ディースとは何の神様か|家系図・物語・ゆかりの地

Dísir  / ディース

大地 精霊

一族を守る女性の霊。名を持たないまま、もっとも熱心に祀られた。

ディースとは何の神様か

ディースはひとことで言えば一族につく女性の霊です。単数形が dís(ディース、「ご婦人」の意)、複数形がディーシル。日本語ではディースまたはディーシルと書かれます。

性格は一つに定まりません。同じ存在が、人を守ることも、人に牙を剥くこともあります。 味方するときは危機を夢で告げ、敵に回るときは死の前触れとして現れます。

よく知られているのは氏族の守護霊としての働きです。家に代々つき、その家の者を見守るとされました。

もとの姿は豊穣の女神だったと考えられています。根拠になるのが、ディーサブロートという実際に行われた祭りです。私的にも公的にも執り行われ、スウェーデンでは春先の市とともに長く続きました。

個々の名前はほとんど伝わりません。 語られるのはいつも複数形で、ひとまとまりの存在として現れます。

ディースの名前の表記と読み方

古ノルド語の dís は、もともと「ご婦人」を意味するふつうの語でした。それが霊的な存在を指す言葉としても使われるようになります。

女神の名にも入りこみました。フレイヤを指す呼び名の一つがヴァナディース、「ヴァン神族のディース」です。大女神の呼び名に使われるほど、この語の格は高いものでした。

西ゲルマンの古い呪文に Idisi という語が出てきます。捕らわれた者の縄をほどく女たちを指し、語のうえでも役どころのうえでもディースと結びつくとする研究者がいます。ただし大陸側の証拠は限られており、断定はされていません。

Dís(ディース)

古ノルド語の単数形。「ご婦人」を意味する語である。

Dísir(ディーシル)

複数形。原典ではほとんどこの形で現れる。

Dísablót(ディーサブロート)

ディースに捧げる犠牲祭の名。実際に行われた祭りである。

ディースの物語

  1. ひとまとめに語られる ─ 名を持たない霊
  2. ディーサブロート ─ 実際に行われた祭り
  3. もとは豊穣の女神か
  4. 死の前触れとして ─ 恐ろしい側面

ひとまとめに語られる ─ 名を持たない霊

北欧の原典で、ディースはほとんど複数形で現れます。個々の名前が挙がることはめったにありません。
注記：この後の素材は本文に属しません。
Source: an optimization exercise on an open RTL-to-GDS flow (aim: small area). Production flows keep margins and buffers that such runs may drop.
In this exercise RTL edits were held to simulation tests only and were not proved equivalent to the original.
No activity file was given, so power comes from the tool's default toggle rates.

## sliding_window_maximum_core
module sliding_window_maximum_core #(
    parameter int WINDOW_MAX   = swm_pkg::WINDOW_MAX_DEF,
    parameter int SAMPLE_WIDTH = swm_pkg::SAMPLE_WIDTH_DEF,
    parameter int TDATA_W      = ((SAMPLE_WIDTH + 7) / 8) * 8
) (
    input  logic                      i_clk,
    input  logic                      i_rst_n,
    input  logic                      i_s_tvalid,
    output logic                      o_s_tready,
    input  logic [TDATA_W-1:0]        i_s_tdata,    
    input  logic                      i_s_tuser,    
    output logic                      o_m_tvalid,
    input  logic                      i_m_tready,
    output logic [TDATA_W-1:0]        o_m_tdata,    
    input  logic                      i_cfg_we,
    input  logic [swm_pkg::CFG_W-1:0] i_cfg_wdata
);
Size in the first run: roughly 2600 cells after synthesis, ~1100 flip-flops, roughly 47 I/O pins, ~40000 um2 of cells after synthesis.
export LEC_CHECK = 0
export ABC_AREA = 1
export CAP_MARGIN = 20
export CORE_MARGIN = 2
export CORE_UTILIZATION = 70
export CTS_BUF_LIST = sky130_fd_sc_hd__clkbuf_16
export CTS_CLUSTER_DIAMETER = 80
export CTS_CLUSTER_SIZE = 30
export GPL_TIMING_DRIVEN = 0
export SETUP_SLACK_MARGIN = 0.1
export SLEW_MARGIN = 20
create_clock -name core_clock -period 6.0 [get_ports {i_clk}]
standard.sh (not shown) runs the stock make flow with config.mk's settings and CLKGATE_MAP_FILE= SYNTH_SCRIPT=/design/flow/synth_recipe.tcl, a recipe that flattens the netlist after the stock synthesis.
==> flow/flow/run.sh <==
#!/bin/bash
# Own layout flow: the standard flow (standard.sh) with these changes:
#  - clock tree synthesis runs without dummy loads;
#  - the port buffers are the smallest buffer cell.
# Each tool's output goes to the ORFS logs under orfs/logs; make's own output to
# standard.log in this folder.
set -euo pipefail
W=$PWD
rm -rf "$W/scripts_own"
cp -r "$FLOW_HOME/scripts" "$W/scripts_own"
cp "$W/flow/abc_area.script" "$W/scripts_own/abc_area.script"
CTS="-sink_clustering_enable -repair_clock_nets -sink_clustering_size 30 -sink_clustering_max_diameter 80 -buf_list sky130_fd_sc_hd__clkbuf_16 -dont_use_dummy_load"
bash "$W/standard.sh" "SCRIPTS_DIR=$W/scripts_own" "CTS_ARGS=$CTS" \
    "BUFFER_PORTS_ARGS=-buffer_cell sky130_fd_sc_hd__buf_1" finish > "$W/standard.log" 2>&1
==> flow/flow/abc_area.script <==
strash
dc2
dch -f
amap -m -F 20 -A 20
topo
stime -c
upsize -c
dnsize -c
The baseline produced a clean layout.
Edit:
--- a/flow/design.v
+++ b/flow/design.v
@@ -69,29 +69,16 @@
     logic [SAMPLE_WIDTH-1:0]        m_new;          
     logic [SAMPLE_WIDTH-1:0]        m_old;          
     logic                           has_new;
     logic                           has_old;
     logic                           x_gt_new;
     logic                           x_gt_old;
     logic                           new_gt_old;
     logic [SAMPLE_WIDTH-1:0]        result;
-    function automatic logic gt_r(input logic [SAMPLE_WIDTH-1:0] a,
-                                  input logic [SAMPLE_WIDTH-1:0] b);
-        logic c;
-        c = 1'b0;
-        for (int i = 0; i < SAMPLE_WIDTH; i++) begin
-            if (i == SAMPLE_WIDTH - 1) begin
-                c = (!a[i] & b[i]) | (c & (!a[i] | b[i]));
-            end else begin
-                c = (a[i] & !b[i]) | (c & (a[i] | !b[i]));
-            end
-        end
-        gt_r = c;
-    endfunction
     function automatic logic gt_s(input logic [SAMPLE_WIDTH-1:0] a,
                                   input logic [SAMPLE_WIDTH-1:0] b);
         logic [SAMPLE_WIDTH-1:0] ua, ub;
         logic c_lo, c_hi, p_hi;
         ua = {!a[SAMPLE_WIDTH-1], a[SAMPLE_WIDTH-2:0]};
         ub = {!b[SAMPLE_WIDTH-1], b[SAMPLE_WIDTH-2:0]};
         c_lo = 1'b0;
         c_hi = 1'b0;
@@ -170,17 +157,17 @@
         n_s[0] = sample;
         for (int p = 1; p < GRP; p++) begin
             n_s[p] = r_s[p-1];
         end
         for (int g = 0; g < NSEG; g++) begin
             n_s[seg_base(g)] = chain[g];
             for (int j = 1; j < seg_len(g); j++) begin
                 if ((j - 1) % GRP == 0) begin
-                    n_s[seg_base(g) + j] = gt_r(r_m, r_s[seg_base(g) + j - 1]) ?
+                    n_s[seg_base(g) + j] = gt_s(r_m, r_s[seg_base(g) + j - 1]) ?
                                            r_m : r_s[seg_base(g) + j - 1];
                 end else begin
                     n_s[seg_base(g) + j] = r_s[seg_base(g) + j - 1];
                 end
             end
         end
         m_old   = chain[NSEG];
         has_old = (win_k >= AGE_W'(GRP + 1));
After rerunning:
- core utilization fell by 0.19 points
- final area climbs slightly
- non-clock buffer count grows by 14
- first-iteration DRC count grows by well over a third
- critical path depth grows by 1
- cell count goes down slightly
- wire length climbs by about a fifth
- hold slack gains 0.018 ns
- worst setup slack gets worse by 0.19 ns
- clock skew came out higher by 0.0091 ns
- combinational power grows by a little under a tenth
- via count rose by a few percent
- power rose slightly

---

== lane 4 ==
The RTL this note starts from:
==> flow/design.v <==
package swm_pkg;
    localparam int WINDOW_MAX_DEF   = 64;
    localparam int SAMPLE_WIDTH_DEF = 16;
    localparam int CFG_W            = 7;
    localparam logic [CFG_W-1:0] WINDOW_RESET = CFG_W'(1);
endpackage
module sliding_window_maximum_core #(
    parameter int WINDOW_MAX   = swm_pkg::WINDOW_MAX_DEF,
    parameter int SAMPLE_WIDTH = swm_pkg::SAMPLE_WIDTH_DEF,
    parameter int TDATA_W      = ((SAMPLE_WIDTH + 7) / 8) * 8
) (
    input  logic                      i_clk,
    input  logic                      i_rst_n,
    input  logic                      i_s_tvalid,
    output logic                      o_s_tready,
    input  logic [TDATA_W-1:0]        i_s_tdata,    
    input  logic                      i_s_tuser,    
    output logic                      o_m_tvalid,
    input  logic                      i_m_tready,
    output logic [TDATA_W-1:0]        o_m_tdata,    
    input  logic                      i_cfg_we,
    input  logic [swm_pkg::CFG_W-1:0] i_cfg_wdata
);
    localparam int AGE_W = $clog2(WINDOW_MAX + 1);
    localparam int NS    = 63;                        
    localparam int GRP   = 4;                         
    localparam int NSEG  = 6;
    function automatic int seg_len(input int g);
        case (g)
            0:       seg_len = 28;
            1:       seg_len = 16;
            2:       seg_len = 8;
            3:       seg_len = 4;
            4:       seg_len = 2;
            default: seg_len = 1;
        endcase
    endfunction
    function automatic int seg_base(input int g);
        seg_base = GRP;
        for (int i = 0; i < g; i++) begin
            seg_base = seg_base + seg_len(i);
        end
    endfunction
    logic [swm_pkg::CFG_W-1:0]      r_window;
    logic [AGE_W-1:0]               r_fill;
    logic [AGE_W-1:0]               n_fill;
    logic [AGE_W-1:0]               fill_base;
    logic [AGE_W-1:0]               win_k;
    logic                           r_out_valid;
    logic [SAMPLE_WIDTH-1:0]        r_out;
    logic                           accept;
    logic                           advance;
    logic                           emit;
    logic [SAMPLE_WIDTH-1:0]        sample;
    logic [SAMPLE_WIDTH-1:0]        r_s  [NS];      
    logic [SAMPLE_WIDTH-1:0]        n_s  [NS];
    logic [SAMPLE_WIDTH-1:0]        r_m;            
    logic [SAMPLE_WIDTH-1:0]        chain [NSEG+1];  
    logic [NSEG-1:0]                seg_on;
    logic [AGE_W-1:0]               span;           
    logic [AGE_W-1:0]               span_lo;
    logic [SAMPLE_WIDTH-1:0]        m01;
    logic [SAMPLE_WIDTH-1:0]        m012;
    logic [SAMPLE_WIDTH-1:0]        m_new;          
    logic [SAMPLE_WIDTH-1:0]        m_old;          
    logic                           has_new;
    logic                           has_old;
    logic                           x_gt_new;
    logic                           x_gt_old;
    logic                           new_gt_old;
    logic [SAMPLE_WIDTH-1:0]        result;
    function automatic logic gt_s(input logic [SAMPLE_WIDTH-1:0] a,
                                  input logic [SAMPLE_WIDTH-1:0] b);
        logic c;
        c = 1'b0;
        for (int i = 0; i < SAMPLE_WIDTH; i++) begin
            if (i == SAMPLE_WIDTH - 1) begin
                c = (!a[i] & b[i]) | (c & (!a[i] | b[i]));
            end else begin
                c = (a[i] & !b[i]) | (c & (a[i] | !b[i]));
            end
        end
        gt_s = c;
    endfunction
    function automatic logic gt_f(input logic [SAMPLE_WIDTH-1:0] a,
                                  input logic [SAMPLE_WIDTH-1:0] b);
        logic [SAMPLE_WIDTH-1:0] ua, ub, g, ne;
        logic [SAMPLE_WIDTH/4-1:0] gg, gp;
        logic r;
        ua = {!a[SAMPLE_WIDTH-1], a[SAMPLE_WIDTH-2:0]};
        ub = {!b[SAMPLE_WIDTH-1], b[SAMPLE_WIDTH-2:0]};
        g  = ua & ~ub;                  
        ne = ua | ~ub;                  
        for (int q = 0; q < SAMPLE_WIDTH / 4; q++) begin
            gg[q] = g[4*q+3] | (ne[4*q+3] & g[4*q+2]) | (ne[4*q+3] & ne[4*q+2] & g[4*q+1]) |
                    (ne[4*q+3] & ne[4*q+2] & ne[4*q+1] & g[4*q]);
            gp[q] = ne[4*q+3] & ne[4*q+2] & ne[4*q+1] & ne[4*q];
        end
        r = 1'b0;
        for (int q = 0; q < SAMPLE_WIDTH / 4; q++) begin
            r = gg[q] | (gp[q] & r);
        end
        gt_f = r;
    endfunction
    assign o_s_tready = !r_out_valid || i_m_tready;
    assign accept     = i_s_tvalid && o_s_tready;
    assign advance    = accept && !i_cfg_we;
    assign sample     = i_s_tdata[SAMPLE_WIDTH-1:0];
    always_comb begin
        if (r_window == '0) begin
            win_k = AGE_W'(1);
        end else if (32'(r_window) > 32'(WINDOW_MAX)) begin
            win_k = AGE_W'(WINDOW_MAX);
        end else begin
            win_k = AGE_W'(r_window);
        end
    end
    always_comb begin
        fill_base = i_s_tuser ? '0 : r_fill;
        n_fill    = (32'(fill_base) < 32'(WINDOW_MAX)) ? fill_base + 1'b1 : fill_base;
        emit      = (n_fill >= win_k);
    end
    always_comb begin
        span      = win_k - AGE_W'(GRP + 1);
        seg_on[0] = (span >= AGE_W'(28));
        span_lo   = seg_on[0] ? span - AGE_W'(28) : span;
        seg_on[1] = span_lo[4];
        seg_on[2] = span_lo[3];
        seg_on[3] = span_lo[2];
        seg_on[4] = span_lo[1];
        seg_on[5] = span_lo[0];
    end
    always_comb begin
        m01  = gt_f(r_s[1], r_s[0]) ? r_s[1] : r_s[0];
        m012 = gt_f(r_s[2], m01) ? r_s[2] : m01;
        case (win_k)
            AGE_W'(2): m_new = r_s[0];
            AGE_W'(3): m_new = m01;
            AGE_W'(4): m_new = m012;
            default:   m_new = r_m;
        endcase
        has_new = (win_k >= AGE_W'(2));
    end
    always_comb begin
        chain[0] = r_s[GRP-1];
        for (int g = 0; g < NSEG; g++) begin
            chain[g+1] = seg_on[g] ? r_s[seg_base(g) + seg_len(g) - 1] : chain[g];
        end
        n_s[0] = sample;
        for (int p = 1; p < GRP; p++) begin
            n_s[p] = r_s[p-1];
        end
        for (int g = 0; g < NSEG; g++) begin
            n_s[seg_base(g)] = chain[g];
            for (int j = 1; j < seg_len(g); j++) begin
                if ((j - 1) % GRP == 0) begin
                    n_s[seg_base(g) + j] = gt_s(r_m, r_s[seg_base(g) + j - 1]) ?
                                           r_m : r_s[seg_base(g) + j - 1];
                end else begin
                    n_s[seg_base(g) + j] = r_s[seg_base(g) + j - 1];
                end
            end
        end
        m_old   = chain[NSEG];
        has_old = (win_k >= AGE_W'(GRP + 1));
    end
    always_comb begin
        x_gt_new   = !has_new || gt_f(sample, m_new);
        x_gt_old   = !has_old || gt_f(sample, m_old);
        new_gt_old = !has_old || gt_f(m_new, m_old);
        if (x_gt_new && x_gt_old) begin
            result = sample;
        end else if (new_gt_old && !x_gt_new) begin
            result = m_new;
        end else begin
            result = m_old;
        end
    end
    always_ff @(posedge i_clk) begin
        if (accept) begin
            for (int p = 0; p < NS; p++) begin
                r_s[p] <= n_s[p];
            end
            r_m <= gt_f(sample, m012) ? sample : m012;
        end
    end
    always_ff @(posedge i_clk) begin
        if (!i_rst_n) begin
            r_window    <= swm_pkg::WINDOW_RESET;
            r_fill      <= '0;
            r_out_valid <= 1'b0;
        end else begin
            if (i_cfg_we) begin
                r_window <= i_cfg_wdata;
                r_fill   <= '0;
            end else if (accept) begin
                r_fill <= n_fill;
            end
            if (advance && emit) begin
                r_out_valid <= 1'b1;
            end else if (i_m_tready) begin
                r_out_valid <= 1'b0;
            end
        end
    end
    always_ff @(posedge i_clk) begin
        if (advance && emit) begin
            r_out <= result;
        end
    end
    assign o_m_tvalid = r_out_valid;
    assign o_m_tdata  = TDATA_W'(r_out);
endmodule
==> flow/config.mk <==
export PLATFORM = sky130hd
export DESIGN_NAME = sliding_window_maximum_core
export DESIGN_NICKNAME = sliding_window_maximum_core
export VERILOG_FILES = /design/flow/design.v
export SDC_FILE = /design/flow/constraint.sdc
export NUM_CORES = 4
export LEC_CHECK = 0
export CAP_MARGIN = 20
export CORE_MARGIN = 2
export CORE_UTILIZATION = 40
export SLEW_MARGIN = 20
==> flow/constraint.sdc <==
create_clock -name core_clock -period 6.0 [get_ports {i_clk}]
set_input_delay 1.2000 -clock core_clock [delete_from_list [all_inputs] [get_ports {i_clk}]]
set_output_delay 1.2000 -clock core_clock [all_outputs]
set_load 0.01 [all_outputs]
run.sh (not shown) runs the stock make flow with config.mk's settings and CLKGATE_MAP_FILE= SYNTH_SCRIPT=/design/flow/synth_recipe.tcl, a recipe that flattens the netlist after the stock synthesis.
Stock flow here: none of the scripts above is used.
Layout checks on lane 4: not met. Flow itself completed; violations: setup timing.
Input-level comparison between lane 1 and lane 4:
--- a/flow/design.v
+++ b/flow/design.v
@@ -68,22 +68,27 @@
     logic                           x_gt_new;
     logic                           x_gt_old;
     logic                           new_gt_old;
     logic [SAMPLE_WIDTH-1:0]        result;
     function automatic logic gt_s(input logic [SAMPLE_WIDTH-1:0] a,
                                   input logic [SAMPLE_WIDTH-1:0] b);
-        logic c;
-        c = 1'b0;
-        for (int i = 0; i < SAMPLE_WIDTH; i++) begin
-            if (i == SAMPLE_WIDTH - 1) begin
-                c = (!a[i] & b[i]) | (c & (!a[i] | b[i]));
-            end else begin
-                c = (a[i] & !b[i]) | (c & (a[i] | !b[i]));
-            end
-        end
-        gt_s = c;
+        logic [SAMPLE_WIDTH-1:0] ua, ub;
+        logic c_lo, c_hi, p_hi;
+        ua = {!a[SAMPLE_WIDTH-1], a[SAMPLE_WIDTH-2:0]};
+        ub = {!b[SAMPLE_WIDTH-1], b[SAMPLE_WIDTH-2:0]};
+        c_lo = 1'b0;
+        c_hi = 1'b0;
+        p_hi = 1'b1;
+        for (int i = 0; i < SAMPLE_WIDTH / 2; i++) begin
+            c_lo = (ua[i] & !ub[i]) | (c_lo & (ua[i] | !ub[i]));
+        end
+        for (int i = SAMPLE_WIDTH / 2; i < SAMPLE_WIDTH; i++) begin
+            c_hi = (ua[i] & !ub[i]) | (c_hi & (ua[i] | !ub[i]));
+            p_hi = p_hi & (ua[i] | !ub[i]);
+        end
+        gt_s = c_hi | (p_hi & c_lo);
     endfunction
     function automatic logic gt_f(input logic [SAMPLE_WIDTH-1:0] a,
                                   input logic [SAMPLE_WIDTH-1:0] b);
         logic [SAMPLE_WIDTH-1:0] ua, ub, g, ne;
         logic [SAMPLE_WIDTH/4-1:0] gg, gp;
         logic r;
## What came out
Completing all stages was not enough for lane 4: its layout failed the final checks because of setup timing.
Lane 1 completed; timing, DRC and antenna clean
Comparing time the final worst path needs with I/O delays and setup for lane 4 and lane 1, the smaller number came from lane 1.
Against lane 4, number of non-clock buffers in the layout in lane 1 fell by more than 10%.
Taking lane 4 as the reference, in lane 1 final critical-path share of the clock period fell 3.6 points, final cell count rose about 3%, setup slack after layout rose 0.22 ns, number of input and output port buffers inserted about even, unique cell type count in the Yosys netlist rose 5.
Delta (lane 1 minus lane 4): synthesized cell count higher, DRC violation total after the first TritonRoute iteration lost 231.

what the ideal ports hide:
The flow's constraints put no driver on any port. The routed layouts listed below were extracted and timed again, unchanged, in two steps. Step 1 (the two cells are an assumption about what drives the block):
set clk [get_ports {i_clk}]
set_driving_cell -lib_cell sky130_fd_sc_hd__clkbuf_16 $clk
set_driving_cell -lib_cell sky130_fd_sc_hd__buf_2 [delete_from_list [all_inputs] $clk]
Step 2, shift: input delay + t, output delay - t, t = (earliest + latest rising clock arrival at the registers) / 2. This alone moves slack from input paths to output paths. Slacks: ideal / step 1 / step 2; pairs: ideal / step 1.
run | shift t [ns] | setup slack, ns | latest minus earliest clock arrival (ns) | worst slew at a driven data input, ns | pins driven straight from the clock port
the first run of note 1 | 0.651 | 0.308 / 0.308 / 0.308 | 0.065 / 0.065 | 0.09 | 1
the second run of note 1 | 0.646 | 0.122 / 0.122 / 0.122 | 0.074 / 0.074 | 0.06 | 1
lane 4 | 0.747 | -0.065 / -0.065 / -0.065 | 0.058 / 0.058 | 0.05 | 1
lane 1 | 0.744 | 0.152 / 0.152 / 0.152 | 0.037 / 0.038 | 0.04 | 1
しかも、いつも他の存在と並べて語られます。ワルキューレ、ノルンフュルギャ(人につく守り霊)、ヴェーッティル(土地の霊)。これらは原典で常にひとまとめに言及され、境目がはっきりしません。

そのため「ディースは女性の守り霊の総称ではないか」と考える研究者もいます。個別の一族ではなく、同じ働きをする存在をまとめて指す言葉だという見方です。

名前がないことは、この存在の欠点ではなく性質です。一族の背後にいて、名乗らないまま働きます。

ディーサブロート ─ 実際に行われた祭り

ディースは物語の中だけの存在ではありません。この霊に捧げる祭りが、実際に行われていました。

ディーサブロート(ディースの犠牲祭)といいます。家々で私的に行われる形と、共同体が公に行う形の両方がありました。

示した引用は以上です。